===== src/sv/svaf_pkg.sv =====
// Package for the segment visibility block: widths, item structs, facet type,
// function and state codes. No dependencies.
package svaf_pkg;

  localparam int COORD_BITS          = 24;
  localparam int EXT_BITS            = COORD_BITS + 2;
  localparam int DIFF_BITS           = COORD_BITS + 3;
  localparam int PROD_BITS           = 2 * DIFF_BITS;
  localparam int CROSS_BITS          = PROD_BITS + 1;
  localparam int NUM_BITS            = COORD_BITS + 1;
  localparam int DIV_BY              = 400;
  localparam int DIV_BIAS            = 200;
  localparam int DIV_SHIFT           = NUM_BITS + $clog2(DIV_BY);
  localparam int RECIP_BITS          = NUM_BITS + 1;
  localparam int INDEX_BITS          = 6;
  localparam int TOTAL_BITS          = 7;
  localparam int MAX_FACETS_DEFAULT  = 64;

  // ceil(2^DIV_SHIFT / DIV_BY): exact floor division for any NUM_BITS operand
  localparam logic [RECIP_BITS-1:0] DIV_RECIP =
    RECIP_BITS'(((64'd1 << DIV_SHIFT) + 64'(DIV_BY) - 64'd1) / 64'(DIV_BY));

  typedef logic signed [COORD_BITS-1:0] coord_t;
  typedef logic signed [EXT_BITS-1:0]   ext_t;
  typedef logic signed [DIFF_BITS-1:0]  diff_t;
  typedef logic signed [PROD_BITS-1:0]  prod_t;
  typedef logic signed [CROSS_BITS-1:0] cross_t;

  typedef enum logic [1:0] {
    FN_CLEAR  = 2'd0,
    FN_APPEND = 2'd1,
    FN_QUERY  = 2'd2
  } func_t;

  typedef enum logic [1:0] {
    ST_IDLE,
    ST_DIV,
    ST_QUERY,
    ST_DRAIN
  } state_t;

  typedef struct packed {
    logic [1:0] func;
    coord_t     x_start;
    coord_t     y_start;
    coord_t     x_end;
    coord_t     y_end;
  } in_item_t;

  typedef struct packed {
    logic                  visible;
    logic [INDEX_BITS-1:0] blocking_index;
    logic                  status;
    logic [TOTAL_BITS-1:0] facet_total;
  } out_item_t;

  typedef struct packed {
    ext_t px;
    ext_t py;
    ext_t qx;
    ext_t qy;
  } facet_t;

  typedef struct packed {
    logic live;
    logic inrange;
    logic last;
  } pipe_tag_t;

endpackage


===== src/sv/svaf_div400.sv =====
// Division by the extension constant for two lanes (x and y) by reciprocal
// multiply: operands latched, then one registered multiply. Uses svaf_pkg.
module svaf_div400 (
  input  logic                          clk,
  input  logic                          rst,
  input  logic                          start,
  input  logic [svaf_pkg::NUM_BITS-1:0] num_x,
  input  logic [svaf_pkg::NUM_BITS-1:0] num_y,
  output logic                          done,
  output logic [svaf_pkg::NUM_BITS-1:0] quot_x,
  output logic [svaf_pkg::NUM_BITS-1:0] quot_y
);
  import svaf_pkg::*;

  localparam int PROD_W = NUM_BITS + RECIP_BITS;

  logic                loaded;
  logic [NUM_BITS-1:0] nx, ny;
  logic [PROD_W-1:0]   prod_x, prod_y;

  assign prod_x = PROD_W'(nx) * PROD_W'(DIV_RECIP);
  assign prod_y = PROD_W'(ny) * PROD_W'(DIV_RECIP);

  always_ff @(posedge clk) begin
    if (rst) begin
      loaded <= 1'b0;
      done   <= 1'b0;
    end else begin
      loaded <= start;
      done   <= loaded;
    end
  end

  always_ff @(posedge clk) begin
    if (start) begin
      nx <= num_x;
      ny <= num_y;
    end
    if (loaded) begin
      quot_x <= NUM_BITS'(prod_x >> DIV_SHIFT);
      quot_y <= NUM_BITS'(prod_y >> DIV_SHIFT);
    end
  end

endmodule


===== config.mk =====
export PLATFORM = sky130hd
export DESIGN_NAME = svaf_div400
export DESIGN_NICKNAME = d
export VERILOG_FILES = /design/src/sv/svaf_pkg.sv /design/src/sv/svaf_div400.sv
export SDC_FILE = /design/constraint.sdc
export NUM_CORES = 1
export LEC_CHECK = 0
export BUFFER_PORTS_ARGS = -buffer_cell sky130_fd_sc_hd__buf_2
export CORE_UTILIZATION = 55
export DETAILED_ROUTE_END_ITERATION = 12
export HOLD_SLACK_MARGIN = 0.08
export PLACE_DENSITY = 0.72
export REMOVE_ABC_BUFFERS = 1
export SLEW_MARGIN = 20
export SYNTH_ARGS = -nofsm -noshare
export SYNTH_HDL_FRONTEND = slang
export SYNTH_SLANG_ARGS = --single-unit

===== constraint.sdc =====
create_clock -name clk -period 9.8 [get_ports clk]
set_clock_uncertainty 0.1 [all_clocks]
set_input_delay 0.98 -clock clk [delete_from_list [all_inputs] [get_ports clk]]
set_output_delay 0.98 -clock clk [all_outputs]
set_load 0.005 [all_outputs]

--

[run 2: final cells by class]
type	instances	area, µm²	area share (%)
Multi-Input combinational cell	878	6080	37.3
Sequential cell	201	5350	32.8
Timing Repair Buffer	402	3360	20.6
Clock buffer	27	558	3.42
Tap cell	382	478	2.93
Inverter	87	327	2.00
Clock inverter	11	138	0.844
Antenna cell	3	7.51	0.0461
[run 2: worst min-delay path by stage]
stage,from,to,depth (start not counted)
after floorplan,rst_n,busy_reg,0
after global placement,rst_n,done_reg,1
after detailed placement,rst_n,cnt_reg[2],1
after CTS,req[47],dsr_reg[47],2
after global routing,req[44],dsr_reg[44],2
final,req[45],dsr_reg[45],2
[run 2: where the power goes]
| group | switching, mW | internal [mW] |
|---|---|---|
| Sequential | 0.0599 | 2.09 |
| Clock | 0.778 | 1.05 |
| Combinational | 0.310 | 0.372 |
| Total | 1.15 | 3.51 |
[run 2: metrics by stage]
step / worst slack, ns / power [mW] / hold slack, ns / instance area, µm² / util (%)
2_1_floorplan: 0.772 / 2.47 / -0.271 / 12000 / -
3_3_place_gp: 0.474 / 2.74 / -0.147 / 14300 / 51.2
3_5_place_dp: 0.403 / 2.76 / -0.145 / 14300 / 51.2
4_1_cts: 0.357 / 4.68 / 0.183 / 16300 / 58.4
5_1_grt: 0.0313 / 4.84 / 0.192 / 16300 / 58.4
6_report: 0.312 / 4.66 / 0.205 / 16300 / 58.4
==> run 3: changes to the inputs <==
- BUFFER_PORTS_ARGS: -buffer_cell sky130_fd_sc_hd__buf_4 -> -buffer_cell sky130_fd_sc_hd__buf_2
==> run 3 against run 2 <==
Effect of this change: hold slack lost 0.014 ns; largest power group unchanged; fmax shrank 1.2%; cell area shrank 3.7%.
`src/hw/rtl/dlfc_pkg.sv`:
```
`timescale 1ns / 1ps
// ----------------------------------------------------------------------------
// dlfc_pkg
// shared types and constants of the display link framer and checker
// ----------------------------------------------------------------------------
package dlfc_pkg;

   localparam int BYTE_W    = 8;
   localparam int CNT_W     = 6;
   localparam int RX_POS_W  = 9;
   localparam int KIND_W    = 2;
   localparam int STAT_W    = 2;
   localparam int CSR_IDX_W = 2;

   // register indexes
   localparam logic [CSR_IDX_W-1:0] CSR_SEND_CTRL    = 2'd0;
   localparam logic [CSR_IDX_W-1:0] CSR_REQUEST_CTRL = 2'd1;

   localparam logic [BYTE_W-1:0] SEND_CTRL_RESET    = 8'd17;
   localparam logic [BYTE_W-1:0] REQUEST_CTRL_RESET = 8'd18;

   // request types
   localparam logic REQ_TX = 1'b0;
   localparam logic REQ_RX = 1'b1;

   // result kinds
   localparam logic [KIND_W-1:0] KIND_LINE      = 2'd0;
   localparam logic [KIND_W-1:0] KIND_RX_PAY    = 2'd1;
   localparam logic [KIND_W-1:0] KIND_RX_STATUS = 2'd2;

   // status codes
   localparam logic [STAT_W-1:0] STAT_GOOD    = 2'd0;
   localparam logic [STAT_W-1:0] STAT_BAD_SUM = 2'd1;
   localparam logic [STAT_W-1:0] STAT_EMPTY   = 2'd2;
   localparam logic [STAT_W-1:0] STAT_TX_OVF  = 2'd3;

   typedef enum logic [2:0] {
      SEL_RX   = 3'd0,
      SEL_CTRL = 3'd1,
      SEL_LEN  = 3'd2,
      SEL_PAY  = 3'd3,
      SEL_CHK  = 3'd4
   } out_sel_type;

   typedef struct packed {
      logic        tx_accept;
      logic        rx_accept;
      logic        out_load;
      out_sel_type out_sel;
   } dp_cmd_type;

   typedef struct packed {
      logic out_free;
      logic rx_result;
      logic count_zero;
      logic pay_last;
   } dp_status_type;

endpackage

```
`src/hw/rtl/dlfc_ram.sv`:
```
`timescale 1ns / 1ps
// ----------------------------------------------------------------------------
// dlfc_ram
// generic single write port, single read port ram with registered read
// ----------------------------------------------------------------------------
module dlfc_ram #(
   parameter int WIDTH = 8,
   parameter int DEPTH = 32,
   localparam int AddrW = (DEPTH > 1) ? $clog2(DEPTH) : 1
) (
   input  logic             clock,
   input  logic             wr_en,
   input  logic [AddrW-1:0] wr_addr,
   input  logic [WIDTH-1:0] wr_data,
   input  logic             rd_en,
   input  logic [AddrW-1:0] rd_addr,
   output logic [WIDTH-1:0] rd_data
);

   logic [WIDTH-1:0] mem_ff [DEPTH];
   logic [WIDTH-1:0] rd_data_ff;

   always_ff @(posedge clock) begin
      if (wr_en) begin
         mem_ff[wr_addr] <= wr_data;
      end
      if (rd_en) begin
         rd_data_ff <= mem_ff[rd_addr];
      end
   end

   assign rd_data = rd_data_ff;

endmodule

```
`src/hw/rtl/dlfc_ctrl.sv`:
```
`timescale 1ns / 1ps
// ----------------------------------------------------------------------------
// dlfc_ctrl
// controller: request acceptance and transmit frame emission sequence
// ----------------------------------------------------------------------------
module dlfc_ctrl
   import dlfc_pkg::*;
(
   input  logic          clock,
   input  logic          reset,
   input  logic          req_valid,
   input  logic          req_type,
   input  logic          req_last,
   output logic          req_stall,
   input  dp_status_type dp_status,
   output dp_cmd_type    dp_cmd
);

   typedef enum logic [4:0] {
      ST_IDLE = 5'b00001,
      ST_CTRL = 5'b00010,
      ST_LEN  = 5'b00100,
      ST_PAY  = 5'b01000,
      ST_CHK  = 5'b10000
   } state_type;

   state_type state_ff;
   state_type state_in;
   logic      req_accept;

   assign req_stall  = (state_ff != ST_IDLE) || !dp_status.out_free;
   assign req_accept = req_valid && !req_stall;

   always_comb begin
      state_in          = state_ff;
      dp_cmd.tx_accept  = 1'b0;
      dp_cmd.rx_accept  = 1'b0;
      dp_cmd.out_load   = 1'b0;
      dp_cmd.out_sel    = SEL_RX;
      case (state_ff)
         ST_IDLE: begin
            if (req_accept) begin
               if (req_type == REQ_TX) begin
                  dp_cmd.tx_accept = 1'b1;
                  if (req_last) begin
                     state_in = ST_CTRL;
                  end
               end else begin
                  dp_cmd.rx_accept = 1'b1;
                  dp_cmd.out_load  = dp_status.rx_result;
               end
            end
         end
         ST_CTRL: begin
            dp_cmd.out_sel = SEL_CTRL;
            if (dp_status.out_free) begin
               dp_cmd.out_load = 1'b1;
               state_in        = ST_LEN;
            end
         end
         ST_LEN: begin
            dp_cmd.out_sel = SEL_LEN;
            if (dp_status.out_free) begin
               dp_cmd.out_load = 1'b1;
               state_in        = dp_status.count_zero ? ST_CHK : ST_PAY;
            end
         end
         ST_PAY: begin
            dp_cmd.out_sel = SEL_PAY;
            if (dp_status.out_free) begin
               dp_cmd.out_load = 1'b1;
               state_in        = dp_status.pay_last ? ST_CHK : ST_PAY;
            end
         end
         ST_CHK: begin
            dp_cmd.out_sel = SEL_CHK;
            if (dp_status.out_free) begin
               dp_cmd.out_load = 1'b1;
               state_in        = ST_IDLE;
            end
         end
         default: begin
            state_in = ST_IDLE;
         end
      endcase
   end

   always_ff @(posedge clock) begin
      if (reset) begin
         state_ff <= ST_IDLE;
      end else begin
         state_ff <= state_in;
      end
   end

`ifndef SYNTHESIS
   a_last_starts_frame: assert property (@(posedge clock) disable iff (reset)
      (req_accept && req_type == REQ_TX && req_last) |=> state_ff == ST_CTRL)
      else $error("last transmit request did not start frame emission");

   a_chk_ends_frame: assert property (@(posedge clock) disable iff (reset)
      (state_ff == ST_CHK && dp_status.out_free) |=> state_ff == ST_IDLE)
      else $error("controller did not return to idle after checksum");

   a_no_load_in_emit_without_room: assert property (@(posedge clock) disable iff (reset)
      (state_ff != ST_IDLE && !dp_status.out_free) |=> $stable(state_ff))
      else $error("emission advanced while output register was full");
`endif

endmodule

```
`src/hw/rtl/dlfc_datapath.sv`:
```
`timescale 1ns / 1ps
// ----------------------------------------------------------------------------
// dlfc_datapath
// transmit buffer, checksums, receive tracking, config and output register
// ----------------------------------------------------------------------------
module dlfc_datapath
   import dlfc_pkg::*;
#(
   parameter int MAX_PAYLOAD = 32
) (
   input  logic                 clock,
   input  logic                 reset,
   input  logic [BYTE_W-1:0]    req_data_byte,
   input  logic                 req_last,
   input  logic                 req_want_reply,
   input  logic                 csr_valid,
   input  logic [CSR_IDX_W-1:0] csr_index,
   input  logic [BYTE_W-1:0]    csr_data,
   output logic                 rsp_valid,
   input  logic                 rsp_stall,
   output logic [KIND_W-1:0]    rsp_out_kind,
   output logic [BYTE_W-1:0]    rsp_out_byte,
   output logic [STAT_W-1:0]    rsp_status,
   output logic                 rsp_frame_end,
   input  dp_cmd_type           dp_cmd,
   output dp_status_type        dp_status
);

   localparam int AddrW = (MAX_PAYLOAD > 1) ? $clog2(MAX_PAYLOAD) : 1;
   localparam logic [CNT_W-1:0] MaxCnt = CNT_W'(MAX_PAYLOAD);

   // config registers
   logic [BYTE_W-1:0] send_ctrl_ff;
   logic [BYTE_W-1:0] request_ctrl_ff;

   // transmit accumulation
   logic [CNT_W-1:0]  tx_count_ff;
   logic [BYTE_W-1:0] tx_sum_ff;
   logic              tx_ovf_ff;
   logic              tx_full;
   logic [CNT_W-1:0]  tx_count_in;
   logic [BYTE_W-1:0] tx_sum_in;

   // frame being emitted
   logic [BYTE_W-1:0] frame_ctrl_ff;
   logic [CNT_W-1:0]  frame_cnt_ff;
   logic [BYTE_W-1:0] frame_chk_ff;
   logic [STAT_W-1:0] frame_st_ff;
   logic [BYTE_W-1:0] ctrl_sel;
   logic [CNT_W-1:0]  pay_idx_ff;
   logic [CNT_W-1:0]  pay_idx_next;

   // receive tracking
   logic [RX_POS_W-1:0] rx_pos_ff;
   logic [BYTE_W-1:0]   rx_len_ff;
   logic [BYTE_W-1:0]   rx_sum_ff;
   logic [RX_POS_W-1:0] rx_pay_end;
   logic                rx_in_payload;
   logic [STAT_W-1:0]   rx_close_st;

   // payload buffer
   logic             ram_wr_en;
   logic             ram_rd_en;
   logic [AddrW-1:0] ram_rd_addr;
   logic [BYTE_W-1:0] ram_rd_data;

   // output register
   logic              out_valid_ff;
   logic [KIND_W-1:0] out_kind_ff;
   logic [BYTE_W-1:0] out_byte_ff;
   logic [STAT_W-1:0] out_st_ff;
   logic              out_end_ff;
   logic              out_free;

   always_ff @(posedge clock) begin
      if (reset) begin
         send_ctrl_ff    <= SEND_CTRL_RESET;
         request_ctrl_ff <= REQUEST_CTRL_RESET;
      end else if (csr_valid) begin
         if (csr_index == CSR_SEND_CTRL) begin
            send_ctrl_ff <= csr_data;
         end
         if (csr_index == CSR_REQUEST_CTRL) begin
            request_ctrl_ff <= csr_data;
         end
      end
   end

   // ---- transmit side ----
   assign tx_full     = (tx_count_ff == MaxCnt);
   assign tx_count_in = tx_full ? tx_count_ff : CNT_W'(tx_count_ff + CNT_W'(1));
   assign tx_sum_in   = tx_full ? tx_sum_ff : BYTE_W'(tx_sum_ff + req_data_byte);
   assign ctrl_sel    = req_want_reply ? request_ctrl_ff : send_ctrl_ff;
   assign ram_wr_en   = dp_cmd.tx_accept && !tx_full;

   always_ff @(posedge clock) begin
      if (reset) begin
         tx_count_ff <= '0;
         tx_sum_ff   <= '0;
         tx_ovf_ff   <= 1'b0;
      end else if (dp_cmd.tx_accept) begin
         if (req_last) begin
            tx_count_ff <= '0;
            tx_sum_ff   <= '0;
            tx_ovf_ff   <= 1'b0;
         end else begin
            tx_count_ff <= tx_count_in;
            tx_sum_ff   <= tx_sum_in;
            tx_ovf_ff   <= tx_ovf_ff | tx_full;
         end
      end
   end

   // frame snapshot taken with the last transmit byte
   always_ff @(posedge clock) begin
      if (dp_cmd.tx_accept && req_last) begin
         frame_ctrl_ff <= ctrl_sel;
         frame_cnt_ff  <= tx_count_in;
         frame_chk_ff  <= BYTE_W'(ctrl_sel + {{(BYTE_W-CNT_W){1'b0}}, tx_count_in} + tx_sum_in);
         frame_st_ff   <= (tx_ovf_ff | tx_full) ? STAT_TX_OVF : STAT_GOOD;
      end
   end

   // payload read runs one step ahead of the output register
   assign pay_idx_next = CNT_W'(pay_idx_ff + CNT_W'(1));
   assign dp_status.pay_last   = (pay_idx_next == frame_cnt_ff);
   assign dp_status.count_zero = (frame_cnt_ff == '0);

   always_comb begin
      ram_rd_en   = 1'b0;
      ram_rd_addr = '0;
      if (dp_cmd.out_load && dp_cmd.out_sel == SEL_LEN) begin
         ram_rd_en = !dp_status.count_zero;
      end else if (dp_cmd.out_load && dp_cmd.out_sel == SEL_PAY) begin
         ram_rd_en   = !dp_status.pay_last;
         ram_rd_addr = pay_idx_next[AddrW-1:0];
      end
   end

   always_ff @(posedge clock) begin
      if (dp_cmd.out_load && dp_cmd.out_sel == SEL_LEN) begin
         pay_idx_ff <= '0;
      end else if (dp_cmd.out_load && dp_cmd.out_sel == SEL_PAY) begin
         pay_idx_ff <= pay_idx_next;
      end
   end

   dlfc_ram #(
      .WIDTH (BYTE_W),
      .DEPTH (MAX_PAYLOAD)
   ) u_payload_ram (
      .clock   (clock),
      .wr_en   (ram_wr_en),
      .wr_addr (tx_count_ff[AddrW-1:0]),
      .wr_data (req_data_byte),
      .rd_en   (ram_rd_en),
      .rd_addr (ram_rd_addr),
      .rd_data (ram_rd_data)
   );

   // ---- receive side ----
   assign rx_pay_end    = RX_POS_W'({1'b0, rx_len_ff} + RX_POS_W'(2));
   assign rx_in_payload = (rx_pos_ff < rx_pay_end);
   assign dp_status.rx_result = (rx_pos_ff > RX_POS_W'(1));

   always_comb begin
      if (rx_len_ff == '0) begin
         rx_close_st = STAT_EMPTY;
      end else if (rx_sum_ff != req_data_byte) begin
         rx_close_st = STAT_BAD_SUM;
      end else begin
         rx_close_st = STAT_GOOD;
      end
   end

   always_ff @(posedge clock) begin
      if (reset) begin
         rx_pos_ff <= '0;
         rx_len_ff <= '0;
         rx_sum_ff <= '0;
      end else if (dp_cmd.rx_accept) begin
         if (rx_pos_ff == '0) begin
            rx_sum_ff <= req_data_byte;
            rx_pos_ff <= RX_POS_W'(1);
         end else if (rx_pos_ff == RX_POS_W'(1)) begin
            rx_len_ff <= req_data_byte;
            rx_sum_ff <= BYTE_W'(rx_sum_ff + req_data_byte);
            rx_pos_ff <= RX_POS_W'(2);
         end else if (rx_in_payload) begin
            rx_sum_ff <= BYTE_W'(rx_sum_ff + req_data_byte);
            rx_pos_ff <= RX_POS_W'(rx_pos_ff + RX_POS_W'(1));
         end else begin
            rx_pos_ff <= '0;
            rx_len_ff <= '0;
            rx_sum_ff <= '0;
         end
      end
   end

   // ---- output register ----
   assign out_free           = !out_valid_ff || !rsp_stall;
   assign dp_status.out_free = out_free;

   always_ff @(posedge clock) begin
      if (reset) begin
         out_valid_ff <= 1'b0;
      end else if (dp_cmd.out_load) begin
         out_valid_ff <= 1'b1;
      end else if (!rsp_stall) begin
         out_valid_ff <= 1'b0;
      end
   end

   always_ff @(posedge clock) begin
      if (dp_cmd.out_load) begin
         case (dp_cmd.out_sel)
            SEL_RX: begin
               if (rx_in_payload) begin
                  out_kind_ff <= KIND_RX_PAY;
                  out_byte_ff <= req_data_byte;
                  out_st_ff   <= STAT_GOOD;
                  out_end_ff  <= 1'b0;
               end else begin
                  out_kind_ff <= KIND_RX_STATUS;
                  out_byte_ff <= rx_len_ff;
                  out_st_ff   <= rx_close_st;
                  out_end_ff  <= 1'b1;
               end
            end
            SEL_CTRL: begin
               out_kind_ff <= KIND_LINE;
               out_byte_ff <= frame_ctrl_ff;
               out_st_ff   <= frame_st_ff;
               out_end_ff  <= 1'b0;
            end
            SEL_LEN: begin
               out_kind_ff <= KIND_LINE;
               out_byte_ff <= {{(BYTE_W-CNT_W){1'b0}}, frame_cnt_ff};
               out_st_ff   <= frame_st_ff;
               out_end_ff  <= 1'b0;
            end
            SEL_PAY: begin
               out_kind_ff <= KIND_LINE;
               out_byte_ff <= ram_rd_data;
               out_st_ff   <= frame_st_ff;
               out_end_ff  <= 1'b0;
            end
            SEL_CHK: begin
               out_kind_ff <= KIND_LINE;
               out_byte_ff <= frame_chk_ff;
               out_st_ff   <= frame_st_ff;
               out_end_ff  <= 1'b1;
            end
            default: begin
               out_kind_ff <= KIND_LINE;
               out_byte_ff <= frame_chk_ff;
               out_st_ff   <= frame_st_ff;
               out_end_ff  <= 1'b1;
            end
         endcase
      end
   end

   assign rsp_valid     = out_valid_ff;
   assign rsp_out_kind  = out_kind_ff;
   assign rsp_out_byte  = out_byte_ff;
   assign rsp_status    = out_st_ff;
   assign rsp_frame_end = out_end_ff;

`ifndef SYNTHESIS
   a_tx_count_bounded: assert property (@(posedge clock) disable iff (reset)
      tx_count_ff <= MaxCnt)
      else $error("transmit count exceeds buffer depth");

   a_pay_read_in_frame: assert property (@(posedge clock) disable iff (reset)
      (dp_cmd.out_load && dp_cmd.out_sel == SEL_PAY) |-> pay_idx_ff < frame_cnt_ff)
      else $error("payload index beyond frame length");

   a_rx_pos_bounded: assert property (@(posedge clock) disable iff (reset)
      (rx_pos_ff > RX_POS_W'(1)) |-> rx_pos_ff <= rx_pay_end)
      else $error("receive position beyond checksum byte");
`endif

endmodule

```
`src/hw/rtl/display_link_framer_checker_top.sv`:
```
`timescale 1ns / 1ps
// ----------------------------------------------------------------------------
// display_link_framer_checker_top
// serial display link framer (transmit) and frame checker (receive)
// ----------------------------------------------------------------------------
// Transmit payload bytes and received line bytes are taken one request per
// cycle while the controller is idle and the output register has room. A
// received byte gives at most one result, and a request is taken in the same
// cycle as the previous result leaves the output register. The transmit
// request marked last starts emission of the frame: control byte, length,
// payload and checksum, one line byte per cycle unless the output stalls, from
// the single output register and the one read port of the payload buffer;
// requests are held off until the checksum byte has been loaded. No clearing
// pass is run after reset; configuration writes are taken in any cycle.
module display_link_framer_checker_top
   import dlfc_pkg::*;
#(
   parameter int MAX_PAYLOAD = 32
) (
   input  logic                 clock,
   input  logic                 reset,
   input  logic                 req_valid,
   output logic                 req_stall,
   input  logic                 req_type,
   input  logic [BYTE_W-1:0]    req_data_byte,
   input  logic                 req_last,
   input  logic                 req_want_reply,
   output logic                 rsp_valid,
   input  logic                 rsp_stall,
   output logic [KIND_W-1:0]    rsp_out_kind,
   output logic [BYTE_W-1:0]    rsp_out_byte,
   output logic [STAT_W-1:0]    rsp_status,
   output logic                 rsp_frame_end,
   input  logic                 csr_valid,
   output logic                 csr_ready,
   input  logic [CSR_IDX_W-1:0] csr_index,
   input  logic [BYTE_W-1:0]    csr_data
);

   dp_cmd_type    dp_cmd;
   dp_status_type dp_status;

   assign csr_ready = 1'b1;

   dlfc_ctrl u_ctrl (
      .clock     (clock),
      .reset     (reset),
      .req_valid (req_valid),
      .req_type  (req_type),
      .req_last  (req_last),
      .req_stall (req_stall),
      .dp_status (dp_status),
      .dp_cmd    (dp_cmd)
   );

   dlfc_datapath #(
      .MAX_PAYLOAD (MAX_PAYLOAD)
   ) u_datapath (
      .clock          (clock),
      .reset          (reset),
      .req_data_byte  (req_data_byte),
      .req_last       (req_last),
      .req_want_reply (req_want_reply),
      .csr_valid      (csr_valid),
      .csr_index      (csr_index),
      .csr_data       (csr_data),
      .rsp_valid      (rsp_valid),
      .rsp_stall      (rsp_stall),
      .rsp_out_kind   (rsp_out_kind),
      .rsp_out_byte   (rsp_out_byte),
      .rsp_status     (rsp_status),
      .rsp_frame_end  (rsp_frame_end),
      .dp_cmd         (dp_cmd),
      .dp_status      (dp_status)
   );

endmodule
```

[Requirement]: In the entries above, please find the line with "localparam int EXT_BITS" and the line with "localparam logic [RECIP_BITS-1:0]", then write out exactly those two lines and every line between them, and nothing more.

[Task response]:
  localparam int EXT_BITS            = COORD_BITS + 2;
  localparam int DIFF_BITS           = COORD_BITS + 3;
  localparam int PROD_BITS           = 2 * DIFF_BITS;
  localparam int CROSS_BITS          = PROD_BITS + 1;
  localparam int NUM_BITS            = COORD_BITS + 1;
  localparam int DIV_BY              = 400;
  localparam int DIV_BIAS            = 200;
  localparam int DIV_SHIFT           = NUM_BITS + $clog2(DIV_BY);
  localparam int RECIP_BITS          = NUM_BITS + 1;
  localparam int INDEX_BITS          = 6;
  localparam int TOTAL_BITS          = 7;
  localparam int MAX_FACETS_DEFAULT  = 64;

  // ceil(2^DIV_SHIFT / DIV_BY): exact floor division for any NUM_BITS operand
  localparam logic [RECIP_BITS-1:0] DIV_RECIP =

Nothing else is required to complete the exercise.